Burbank and Collins reported that the encounter began after they saw Ellis trying to get into occupied cars at a red light. Ellis, recently back from church, had walked to a convenience store to get a late-night snack: powdered, raspberry-filled donuts.

The officers cast Ellis as the aggressor, saying he punched the window of their cruiser and attacked them as they got out, according to statements from other officers cited in the charging documents.

But two witnesses came forward with identical stories, saying the police attacked. An officer in the passenger side of a patrol car slammed his door into Ellis, knocking him down, and started beating him, they said.

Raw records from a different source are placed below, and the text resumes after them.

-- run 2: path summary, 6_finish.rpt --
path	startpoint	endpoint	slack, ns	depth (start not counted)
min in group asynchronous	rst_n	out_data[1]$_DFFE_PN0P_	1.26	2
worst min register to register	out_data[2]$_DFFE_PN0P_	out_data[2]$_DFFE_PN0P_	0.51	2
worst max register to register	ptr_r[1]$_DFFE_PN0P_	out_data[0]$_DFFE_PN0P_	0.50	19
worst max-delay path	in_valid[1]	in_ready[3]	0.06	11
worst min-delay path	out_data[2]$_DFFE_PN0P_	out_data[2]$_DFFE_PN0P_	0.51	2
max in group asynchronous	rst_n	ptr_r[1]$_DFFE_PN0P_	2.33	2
### src/rtl/adc_trigger_capture.sv
// ---------------------------------------------------------------------------
// adc_trigger_capture
//
// Threshold-triggered capture controller for the ADC sample stream. Once
// armed it records samples into a circular buffer. On a rising crossing of
// the threshold it freezes PRE_SAMPLES pre-trigger samples plus POST_SAMPLES
// samples from the trigger onward. The frozen window is then streamed out
// over a valid/ready handshake, oldest sample first.
//
// Optional build macro: AUTO_REARM_EN
//   defined   : after the final word is accepted, go straight back to FILL
//   undefined : return to IDLE and wait for the next arm pulse
//
// Ports:
//   clk         sample clock
//   reset_n     asynchronous active-low reset
//   ADC_IN      raw ADC sample, one per clock
//   threshold   unsigned trigger level
//   arm         single-cycle arm request (IDLE only)
//   abort       return to IDLE on the next edge, discarding any window
//   out_data    captured sample
//   out_valid   out_data valid
//   out_last    final sample of the window
//   out_ready   downstream accept
//   state       IDLE=0, FILL=1, ARMED=2, POST=3, READOUT=4
//   trig_count  completed-capture counter (wraps)
// ---------------------------------------------------------------------------
module adc_trigger_capture #(
  parameter int DATA_W       = 14,
  parameter int PRE_SAMPLES  = 16,
  parameter int POST_SAMPLES = 48
) (
  input  logic              clk,
  input  logic              reset_n,
  input  logic [DATA_W-1:0] ADC_IN,
  input  logic [DATA_W-1:0] threshold,
  input  logic              arm,
  input  logic              abort,
  output logic [DATA_W-1:0] out_data,
  output logic              out_valid,
  output logic              out_last,
  input  logic              out_ready,
  output logic [2:0]        state,
  output logic [15:0]       trig_count
);

  localparam int DEPTH  = PRE_SAMPLES + POST_SAMPLES;
  localparam int PTR_W  = $clog2(DEPTH);
  localparam int FILL_W = $clog2(PRE_SAMPLES + 1);
  localparam int POST_W = $clog2(POST_SAMPLES + 1);
  localparam int CNT_W  = $clog2(DEPTH + 1);

  localparam logic [PTR_W-1:0]  PTR_LAST  = PTR_W'(DEPTH - 1);
  localparam logic [FILL_W-1:0] FILL_LAST = FILL_W'(PRE_SAMPLES - 1);
  localparam logic [POST_W-1:0] POST_LAST = POST_W'(POST_SAMPLES - 1);
  localparam logic [CNT_W-1:0]  RD_LAST   = CNT_W'(DEPTH - 1);
  localparam logic [CNT_W-1:0]  RD_DONE   = CNT_W'(DEPTH);

  typedef enum logic [2:0] {
    IDLE    = 3'd0,
    FILL    = 3'd1,
    ARMED   = 3'd2,
    POST    = 3'd3,
    READOUT = 3'd4
  } state_t;

`ifdef AUTO_REARM_EN
  localparam state_t DONE_STATE = FILL;
`else
  localparam state_t DONE_STATE = IDLE;
`endif

  state_t cur_state, next_state;

  logic [DATA_W-1:0] s1, s2;
  logic [DATA_W-1:0] mem [DEPTH];
  logic [PTR_W-1:0]  wr_ptr, rd_ptr;
  logic [FILL_W-1:0] fill_cnt;
  logic [POST_W-1:0] post_cnt;
  logic [CNT_W-1:0]  rd_cnt;
  logic              rd_go;

  logic trig, wr_en, enter_readout, last_xfer, can_issue;

  function automatic logic [PTR_W-1:0] ptr_inc(input logic [PTR_W-1:0] p);
    return (p == PTR_LAST) ? '0 : p + 1'b1;
  endfunction

  assign state         = cur_state;
  assign trig          = (s1 > threshold) && (s2 <= threshold);
  assign wr_en         = (cur_state == FILL) || (cur_state == ARMED) || (cur_state == POST);
  assign enter_readout = (next_state == READOUT) && (cur_state != READOUT);
  assign last_xfer     = out_valid && out_ready && out_last;
  // The output register may take a new word when empty or being drained.
  assign can_issue     = rd_go && (!out_valid || out_ready);

  // State register.
  always_ff @(posedge clk or negedge reset_n) begin
    if (!reset_n) begin
      cur_state <= IDLE;
    end else begin
      cur_state <= next_state;
    end
  end

  // Next-state logic; abort overrides every other transition.
  always_comb begin
    next_state = cur_state;
    case (cur_state)
      IDLE:    if (arm) next_state = FILL;
      FILL:    if (fill_cnt == FILL_LAST) next_state = ARMED;
      ARMED:   if (trig) next_state = (POST_SAMPLES == 1) ? READOUT : POST;
      POST:    if (post_cnt == POST_LAST) next_state = READOUT;
      READOUT: if (last_xfer) next_state = DONE_STATE;
      default: next_state = IDLE;
    endcase
    if (abort) next_state = IDLE;
  end

  // Sample buffer; contents need no reset since they are always overwritten
  // by a full window before being read.
  always_ff @(posedge clk) begin
    if (wr_en) mem[wr_ptr] <= s1;
  end

  // Input pipeline, capture counters, readout pointer and output register.
  // The first READOUT cycle only sets rd_go, so the first word appears two
  // edges after entering READOUT.
  always_ff @(posedge clk or negedge reset_n) begin
    if (!reset_n) begin
      s1         <= '0;
      s2         <= '0;
      wr_ptr     <= '0;
      rd_ptr     <= '0;
      fill_cnt   <= '0;
      post_cnt   <= '0;
      rd_cnt     <= '0;
      rd_go      <= 1'b0;
      out_data   <= '0;
      out_valid  <= 1'b0;
      out_last   <= 1'b0;
      trig_count <= '0;
    end else begin
      s1 <= ADC_IN;
      s2 <= s1;
      if (abort) begin
        wr_ptr    <= '0;
        rd_ptr    <= '0;
        fill_cnt  <= '0;
        post_cnt  <= '0;
        rd_cnt    <= '0;
        rd_go     <= 1'b0;
        out_valid <= 1'b0;
        out_last  <= 1'b0;
      end else begin
        case (cur_state)
          FILL: begin
            wr_ptr   <= ptr_inc(wr_ptr);
            fill_cnt <= fill_cnt + 1'b1;
          end
          ARMED: begin
            wr_ptr <= ptr_inc(wr_ptr);
            if (trig) post_cnt <= POST_W'(1);
          end
          POST: begin
            wr_ptr   <= ptr_inc(wr_ptr);
            post_cnt <= post_cnt + 1'b1;
          end
          READOUT: begin
            rd_go <= 1'b1;
            if (can_issue) begin
              if (rd_cnt != RD_DONE) begin
                out_data  <= mem[rd_ptr];
                out_valid <= 1'b1;
                out_last  <= (rd_cnt == RD_LAST);
                rd_ptr    <= ptr_inc(rd_ptr);
                rd_cnt    <= rd_cnt + 1'b1;
              end else begin
                out_valid <= 1'b0;
                out_last  <= 1'b0;
              end
            end
          end
          default: ;
        endcase
        if (cur_state != FILL) fill_cnt <= '0;
        // The slot after the final write holds the oldest sample of the window.
        if (enter_readout) begin
          rd_ptr     <= ptr_inc(wr_ptr);
          rd_cnt     <= '0;
          rd_go      <= 1'b0;
          trig_count <= trig_count + 1'b1;
        end
      end
    end
  end

endmodule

The witnesses “described seeing a casual interaction between the officers and Ellis before Burbank struck Ellis with his car door — there was no sudden, random attack by Ellis as the officers described that night to others,” the probable cause statement said.

In court Friday, Rankine's attorney, Bryan Hershman, sought to distinguish the allegations against his client from those against Burbank and Collins.

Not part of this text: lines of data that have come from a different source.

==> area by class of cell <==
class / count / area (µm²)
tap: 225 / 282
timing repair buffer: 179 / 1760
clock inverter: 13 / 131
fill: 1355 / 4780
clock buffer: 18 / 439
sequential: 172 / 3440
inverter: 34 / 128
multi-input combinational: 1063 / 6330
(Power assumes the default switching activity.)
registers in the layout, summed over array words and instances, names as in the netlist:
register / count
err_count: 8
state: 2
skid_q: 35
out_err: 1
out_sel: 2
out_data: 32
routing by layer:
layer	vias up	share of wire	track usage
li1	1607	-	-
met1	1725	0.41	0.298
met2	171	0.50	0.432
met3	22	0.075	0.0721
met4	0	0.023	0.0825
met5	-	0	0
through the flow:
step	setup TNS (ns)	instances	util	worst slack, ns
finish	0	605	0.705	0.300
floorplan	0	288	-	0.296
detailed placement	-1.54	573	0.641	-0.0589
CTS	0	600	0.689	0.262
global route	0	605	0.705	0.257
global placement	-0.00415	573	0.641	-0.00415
$ cat config.mk
export PLATFORM = sky130hd
export DESIGN_NAME = demode_uart_byte_rx
export DESIGN_NICKNAME = d
export VERILOG_FILES = /design/src/rtl/demode_uart_pkg.sv /design/src/rtl/demode_uart_baud_tick.sv /design/src/rtl/demode_uart_byte_rx.sv
export SDC_FILE = /design/constraint.sdc
export NUM_CORES = 1
export LEC_CHECK = 0
export BUFFER_PORTS_ARGS = -buffer_cell sky130_fd_sc_hd__buf_2
export CAP_MARGIN = 15
export CORE_MARGIN = 8
export CORE_UTILIZATION = 40
export CTS_BUF_LIST = sky130_fd_sc_hd__clkbuf_4 sky130_fd_sc_hd__clkbuf_8 sky130_fd_sc_hd__clkbuf_16
export CTS_CLUSTER_DIAMETER = 60
export DETAILED_ROUTE_END_ITERATION = 8
export HOLD_SLACK_MARGIN = 0.06
export PLACE_DENSITY_LB_ADDON = 0.2
export SLEW_MARGIN = 30
export SYNTH_ARGS = -nofsm -noshare
export SYNTH_HDL_FRONTEND = slang
export SYNTH_SLANG_ARGS = --single-unit
$ cat constraint.sdc
create_clock -name aclk -period 1.8 [get_ports aclk]
set_clock_uncertainty 0.15 [all_clocks]
set_input_delay 0 -clock aclk [delete_from_list [all_inputs] [get_ports aclk]]
set_output_delay 0 -clock aclk [all_outputs]
set_load 0.01 [all_outputs]
===== src/rtl/regfile_pkg.sv =====
// regfile_pkg: shared widths, typedefs and constants for the multi-port register file
//   XLEN_DEF / NREGS_DEF : default data width and register count
//   xlen_t / reg_addr_t  : default-sized data word and register address
//   ZERO_ADDR            : address of the hardwired-zero register
package regfile_pkg;
   localparam int XLEN_DEF  = 32;
   localparam int NREGS_DEF = 32;
   typedef logic [XLEN_DEF-1:0]          xlen_t;
   typedef logic [$clog2(NREGS_DEF)-1:0] reg_addr_t;
   localparam reg_addr_t ZERO_ADDR = '0;
endpackage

“My client was responding to a priority backup call. What happened prior to his arrival he had no knowledge of,” Hershman said. “He just knew there was a fracas when he got there.”

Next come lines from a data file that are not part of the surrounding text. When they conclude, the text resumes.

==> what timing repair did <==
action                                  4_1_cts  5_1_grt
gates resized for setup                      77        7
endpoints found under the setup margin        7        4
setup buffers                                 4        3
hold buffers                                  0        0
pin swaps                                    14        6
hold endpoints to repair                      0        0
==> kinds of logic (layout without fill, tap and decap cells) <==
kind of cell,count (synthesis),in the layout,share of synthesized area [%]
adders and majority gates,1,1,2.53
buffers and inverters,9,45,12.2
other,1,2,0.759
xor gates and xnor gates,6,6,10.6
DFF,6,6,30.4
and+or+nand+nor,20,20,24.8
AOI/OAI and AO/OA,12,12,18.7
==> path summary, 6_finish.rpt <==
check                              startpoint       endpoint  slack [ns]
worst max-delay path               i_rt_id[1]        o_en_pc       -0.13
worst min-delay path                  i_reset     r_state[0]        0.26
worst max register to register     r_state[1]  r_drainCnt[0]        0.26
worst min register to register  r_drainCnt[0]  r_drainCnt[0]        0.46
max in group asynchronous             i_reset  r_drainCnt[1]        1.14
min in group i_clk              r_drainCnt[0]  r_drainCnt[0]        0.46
[src/rtl/register_tree_kv_pkg.sv]
// Shared types and helpers for the key/value register-tree heap.
// Holds FSM states, op kinds, default entry layout and tree geometry.
package register_tree_pkg;

  typedef enum logic [1:0] {
    IDLE,
    OP,
    CAS_EVEN,
    CAS_ODD
  } state_t;

  typedef enum logic {
    OP_WRITE,
    OP_POP
  } op_t;

  localparam int DEF_KEY_W = 16;
  localparam int DEF_VAL_W = 16;

  typedef struct packed {
    logic                 valid;
    logic [DEF_KEY_W-1:0] key;
    logic [DEF_VAL_W-1:0] val;
  } entry_t;

  function automatic int capacity(input int depth);
    return (1 << depth) - 1;
  endfunction

  function automatic int node_level(input int idx);
    int lvl;
    lvl = 0;
    for (int b = 1; b < 31; b++)
      if (((idx + 1) >> b) != 0) lvl = b;
    return lvl;
  endfunction

  function automatic logic [63:0] odd_level_mask(input int n);
    logic [63:0] m;
    m = '0;
    for (int i = 0; i < 64; i++)
      if (i < n) m[i] = (node_level(i) % 2) == 1;
    return m;
  endfunction

endpackage

[src/rtl/register_tree_kv_cmp.sv]
// Three-way parent/left/right compare-swap for one heap node.
// Entries are packed {valid, key, val}; payload travels with key.
module kv_comparator #(
  parameter int KEY_WIDTH = 16,
  parameter int VAL_WIDTH = 16,
  parameter int MAX_FIRST = 1
) (
  input  logic [KEY_WIDTH+VAL_WIDTH:0] par_i,
  input  logic [KEY_WIDTH+VAL_WIDTH:0] lft_i,
  input  logic [KEY_WIDTH+VAL_WIDTH:0] rgt_i,
  output logic [KEY_WIDTH+VAL_WIDTH:0] par_o,
  output logic [KEY_WIDTH+VAL_WIDTH:0] lft_o,
  output logic [KEY_WIDTH+VAL_WIDTH:0] rgt_o
);

  localparam int VB = KEY_WIDTH + VAL_WIDTH;

  logic                r_wins;
  logic [VB:0]         win;

  // a strictly beats b; ties never win, so the incumbent stays
  function automatic logic beats(
    input logic [VB:0] a,
    input logic [VB:0] b
  );
    logic [KEY_WIDTH-1:0] ka;
    logic [KEY_WIDTH-1:0] kb;
    ka = a[VB-1:VAL_WIDTH];
    kb = b[VB-1:VAL_WIDTH];
    if (!a[VB]) return 1'b0;
    if (!b[VB]) return 1'b1;
    if (MAX_FIRST != 0) return ka > kb;
    return ka < kb;
  endfunction

  // pick the best child, swap it up only if it beats the parent
  always_comb begin
    par_o  = par_i;
    lft_o  = lft_i;
    rgt_o  = rgt_i;
    r_wins = beats(rgt_i, lft_i);
    win    = r_wins ? rgt_i : lft_i;
    if (beats(win, par_i)) begin
      par_o = win;
      if (r_wins) rgt_o = par_i;
      else        lft_o = par_i;
    end
  end

endmodule
[config.mk]
export PLATFORM = sky130hd
export DESIGN_NAME = ones_frame_stats_flat
export DESIGN_NICKNAME = d
export VERILOG_FILES = /design/src/rtl/ones_frame_stats_if.sv /design/src/rtl/ones_frame_stats.sv /design/src/flat_wrapper.sv
export SDC_FILE = /design/constraint.sdc
export NUM_CORES = 1
export LEC_CHECK = 0
export BUFFER_PORTS_ARGS = -buffer_cell sky130_fd_sc_hd__buf_2
export CELL_PAD_IN_SITES_DETAIL_PLACEMENT = 0
export CELL_PAD_IN_SITES_GLOBAL_PLACEMENT = 1
export CORE_MARGIN = 2
export CORE_UTILIZATION = 49
export DETAILED_ROUTE_END_ITERATION = 8
export PLACE_DENSITY = 0.9
export SYNTH_ARGS = -nofsm -noshare
export SYNTH_HDL_FRONTEND = slang
export SYNTH_SLANG_ARGS = --single-unit
[constraint.sdc]
create_clock -name clk -period 5.5 [get_ports clk]
set_clock_uncertainty 0.05 [all_clocks]
set_input_delay 0.275 -clock clk [delete_from_list [all_inputs] [get_ports clk]]
set_output_delay 0.275 -clock clk [all_outputs]
set_load 0.05 [all_outputs]
[src/rtl/ones_frame_stats_if.sv]
// ----------------------------------------------------------------------------
// ones_frame_stats_if
//
// Purpose: bundles the word input, the frame-result output and the status
// flags of ones_frame_stats so that producer/consumer and the block itself
// connect through one port.
//
// Signals:
//   clear        producer -> block   synchronous abort of the frame in progress
//   in_valid     producer -> block   in_ones carries a word count this cycle
//   in_ones[4:0] producer -> block   per-word ones count (legal 0..16)
//   out_ready    consumer -> block   consumer accepts the held result
//   out_valid    block -> consumer   a frame result is held on frame_*
//   frame_total  block -> consumer   sum of counts over the frame
//   frame_max    block -> consumer   largest count in the frame
//   frame_min    block -> consumer   smallest count in the frame
//   frame_dense  block -> consumer   number of dense words in the frame
//   overrun      block -> consumer   sticky: a completed frame was dropped
//   range_err    block -> consumer   sticky: an in_ones value > 16 was seen
//
// Handshake semantics:
//   Input side has no backpressure: every rising edge with in_valid=1 (and
//   clear=0) accepts one word. Output side is valid/ready: once out_valid
//   rises, frame_* stay stable until the edge where out_valid && out_ready
//   are both 1; that edge consumes the result. out_ready is ignored while
//   out_valid=0, and out_valid never depends combinationally on out_ready.
//
// Modports:
//   master  producer/consumer side (drives inputs, observes results)
//   slave   ones_frame_stats side
// ----------------------------------------------------------------------------
interface ones_frame_stats_if #(
    parameter int TOTAL_W = 7
);
    logic               clear;
    logic               in_valid;
    logic [4:0]         in_ones;
    logic               out_ready;
    logic               out_valid;
    logic [TOTAL_W-1:0] frame_total;
    logic [4:0]         frame_max;
    logic [4:0]         frame_min;
    logic [7:0]         frame_dense;
    logic               overrun;
    logic               range_err;

    modport master (
        output clear,
        output in_valid,
        output in_ones,
        output out_ready,
        input  out_valid,
        input  frame_total,
        input  frame_max,
        input  frame_min,
        input  frame_dense,
        input  overrun,
        input  range_err
    );

    modport slave (
        input  clear,
        input  in_valid,
        input  in_ones,
        input  out_ready,
        output out_valid,
        output frame_total,
        output frame_max,
        output frame_min,
        output frame_dense,
        output overrun,
        output range_err
    );
endinterface
$ cat src/rtl/sound_arbiter.sv
// Sound request arbiter: edge-detects game events, arbitrates by fixed priority
// (bad > good > direction) and sequences timed notes for sound_generator.
module sound_arbiter #(
   parameter int unsigned NOTE_LEN  = 16,
   parameter int unsigned CLICK_LEN = 4,
   parameter int unsigned GAP_LEN   = 8,
   parameter int unsigned CNT_W     = 8
) (
   input  logic       clk,
   input  logic       rst,
   input  logic       button_i,
   input  logic       goodColl_i,
   input  logic       badColl_i,
   input  logic [3:0] direction_i,
   output logic       toneEn_o,
   output logic [7:0] notePeriod_o,
   output logic [1:0] soundId_o,
   output logic       mute_o,
   output logic       busy_o
);

   typedef enum logic [1:0] {IDLE, PLAY, GAP} state_t;
   typedef enum logic [1:0] {
      SND_NONE = 2'd0, SND_DIR = 2'd1, SND_GOOD = 2'd2, SND_BAD = 2'd3
   } snd_t;

   state_t           state_q, state_d;
   snd_t             sound_q, sound_d;
   logic [1:0]       idx_q, idx_d;
   logic [CNT_W-1:0] cnt_q, cnt_d;
   logic             pendBad_q, pendBad_d, pendGood_q, pendGood_d, pendDir_q, pendDir_d;
   logic             prevBtn_q, prevGood_q, prevBad_q;
   logic [3:0]       prevDir_q;
   logic             mute_q, mute_d;
   logic             toneEn_q, toneEn_d, busy_q, busy_d;
   logic [7:0]       period_q, period_d;
   logic [1:0]       soundId_q, soundId_d;

   logic             evBad, evGood, evDir, evBtn;
   logic             pB, pG, pD, start;
   logic [CNT_W-1:0] noteLast;
   logic [1:0]       lastIdx;

   function automatic logic [7:0] note_period(input snd_t s, input logic [1:0] idx);
      logic [7:0] p;
      p = '0;
      case (s)
         SND_BAD:  p = (idx == 2'd0) ? 8'd120 : (idx == 2'd1) ? 8'd160 : 8'd200;
         SND_GOOD: p = (idx == 2'd0) ? 8'd60 : 8'd45;
         SND_DIR:  p = 8'd30;
         default:  p = '0;
      endcase
      return p;
   endfunction

   always_comb begin
      evBad  = badColl_i & ~prevBad_q;
      evGood = goodColl_i & ~prevGood_q;
      evDir  = (direction_i != prevDir_q) && (direction_i != 4'b0000);
      evBtn  = button_i & ~prevBtn_q;
      pB = pendBad_q | evBad;
      pG = pendGood_q | evGood;
      pD = pendDir_q | evDir;
      noteLast = (sound_q == SND_DIR) ? CNT_W'(CLICK_LEN - 1) : CNT_W'(NOTE_LEN - 1);
      lastIdx  = (sound_q == SND_BAD) ? 2'd2 : (sound_q == SND_GOOD) ? 2'd1 : 2'd0;

      state_d    = state_q;
      sound_d    = sound_q;
      idx_d      = idx_q;
      cnt_d      = cnt_q;
      pendBad_d  = pendBad_q;
      pendGood_d = pendGood_q;
      pendDir_d  = pendDir_q;
      mute_d     = mute_q ^ evBtn;
      start      = 1'b0;

      // Muted, or becoming muted or unmuted this cycle: drop everything.
      if (mute_q || mute_d) begin
         state_d    = IDLE;
         sound_d    = SND_NONE;
         idx_d      = '0;
         cnt_d      = '0;
         pendBad_d  = 1'b0;
         pendGood_d = 1'b0;
         pendDir_d  = 1'b0;
      end else begin
         pendBad_d  = pB;
         pendGood_d = pG;
         pendDir_d  = pD;
         case (state_q)
            IDLE: start = 1'b1;
            PLAY: begin
               if (evBad && (sound_q != SND_BAD)) begin
                  sound_d   = SND_BAD;
                  idx_d     = '0;
                  cnt_d     = '0;
                  pendBad_d = 1'b0;
               end else if (cnt_q == noteLast) begin
                  cnt_d = '0;
                  if (idx_q == lastIdx) begin
                     state_d = GAP;
                     sound_d = SND_NONE;
                     idx_d   = '0;
                  end else begin
                     idx_d = idx_q + 2'd1;
                  end
               end else begin
                  cnt_d = cnt_q + 1'b1;
               end
            end
            GAP: begin
               if (cnt_q == CNT_W'(GAP_LEN - 1)) start = 1'b1;
               else cnt_d = cnt_q + 1'b1;
            end
            default: start = 1'b1;
         endcase

         if (start) begin
            idx_d = '0;
            cnt_d = '0;
            if (pB) begin
               state_d = PLAY; sound_d = SND_BAD; pendBad_d = 1'b0;
            end else if (pG) begin
               state_d = PLAY; sound_d = SND_GOOD; pendGood_d = 1'b0;
            end else if (pD) begin
               state_d = PLAY; sound_d = SND_DIR; pendDir_d = 1'b0;
            end else begin
               state_d = IDLE; sound_d = SND_NONE;
            end
         end
      end

      // Outputs are derived from next state so they appear one cycle after the event.
      toneEn_d  = (state_d == PLAY);
      period_d  = (state_d == PLAY) ? note_period(sound_d, idx_d) : '0;
      soundId_d = (state_d == PLAY) ? sound_d : SND_NONE;
      busy_d    = (state_d != IDLE);
   end

   always_ff @(posedge clk) begin
      if (rst) begin
         state_q    <= IDLE;
         sound_q    <= SND_NONE;
         idx_q      <= '0;
         cnt_q      <= '0;
         pendBad_q  <= 1'b0;
         pendGood_q <= 1'b0;
         pendDir_q  <= 1'b0;
         prevBtn_q  <= 1'b0;
         prevGood_q <= 1'b0;
         prevBad_q  <= 1'b0;
         prevDir_q  <= 4'b0000;
         mute_q     <= 1'b0;
         toneEn_q   <= 1'b0;
         period_q   <= '0;
         soundId_q  <= '0;
         busy_q     <= 1'b0;
      end else begin
         state_q    <= state_d;
         sound_q    <= sound_d;
         idx_q      <= idx_d;
         cnt_q      <= cnt_d;
         pendBad_q  <= pendBad_d;
         pendGood_q <= pendGood_d;
         pendDir_q  <= pendDir_d;
         prevBtn_q  <= button_i;
         prevGood_q <= goodColl_i;
         prevBad_q  <= badColl_i;
         prevDir_q  <= direction_i;
         mute_q     <= mute_d;
         toneEn_q   <= toneEn_d;
         period_q   <= period_d;
         soundId_q  <= soundId_d;
         busy_q     <= busy_d;
      end
   end

   assign toneEn_o     = toneEn_q;
   assign notePeriod_o = period_q;
   assign soundId_o    = soundId_q;
   assign mute_o       = mute_q;
   assign busy_o       = busy_q;

endmodule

The sheriff’s office botched the initial investigation by failing to disclose for three months that one of its deputies had been involved in restraining Ellis; state law requires independent investigations. The Washington State Patrol took over, and the Attorney General’s Office reviewed its evidence and conducted its own additional investigation.

Ellis had a history of mental illness and addiction. In September 2019, he was found naked after trying to rob a fast food restaurant. A sheriff’s deputy subdued him with a Taser after he refused to remain down on the ground and charged toward law enforcement.

His landlords at the sober housing where he was staying told The Seattle Times he had been doing well in recent months after embracing mental health care for his schizophrenia.

At a news conference Thursday, Ellis’ family welcomed the charges but called for more work to overhaul the criminal justice system. The family is seeking $30 million in a lawsuit against the city.

The charged officers could face up to life in prison if convicted. But the standard sentencing range is 10 to 18 years for second-degree murder with no prior criminal history and 6.5 to 8.5 years for manslaughter.

Collins, 38, and Burbank, 35, had each been an officer for four years by March 2020 after serving eight years in the Army. Rankine, 32, joined the department in 2018 after six years in the Army and two as a security contractor for the U.S. State Department.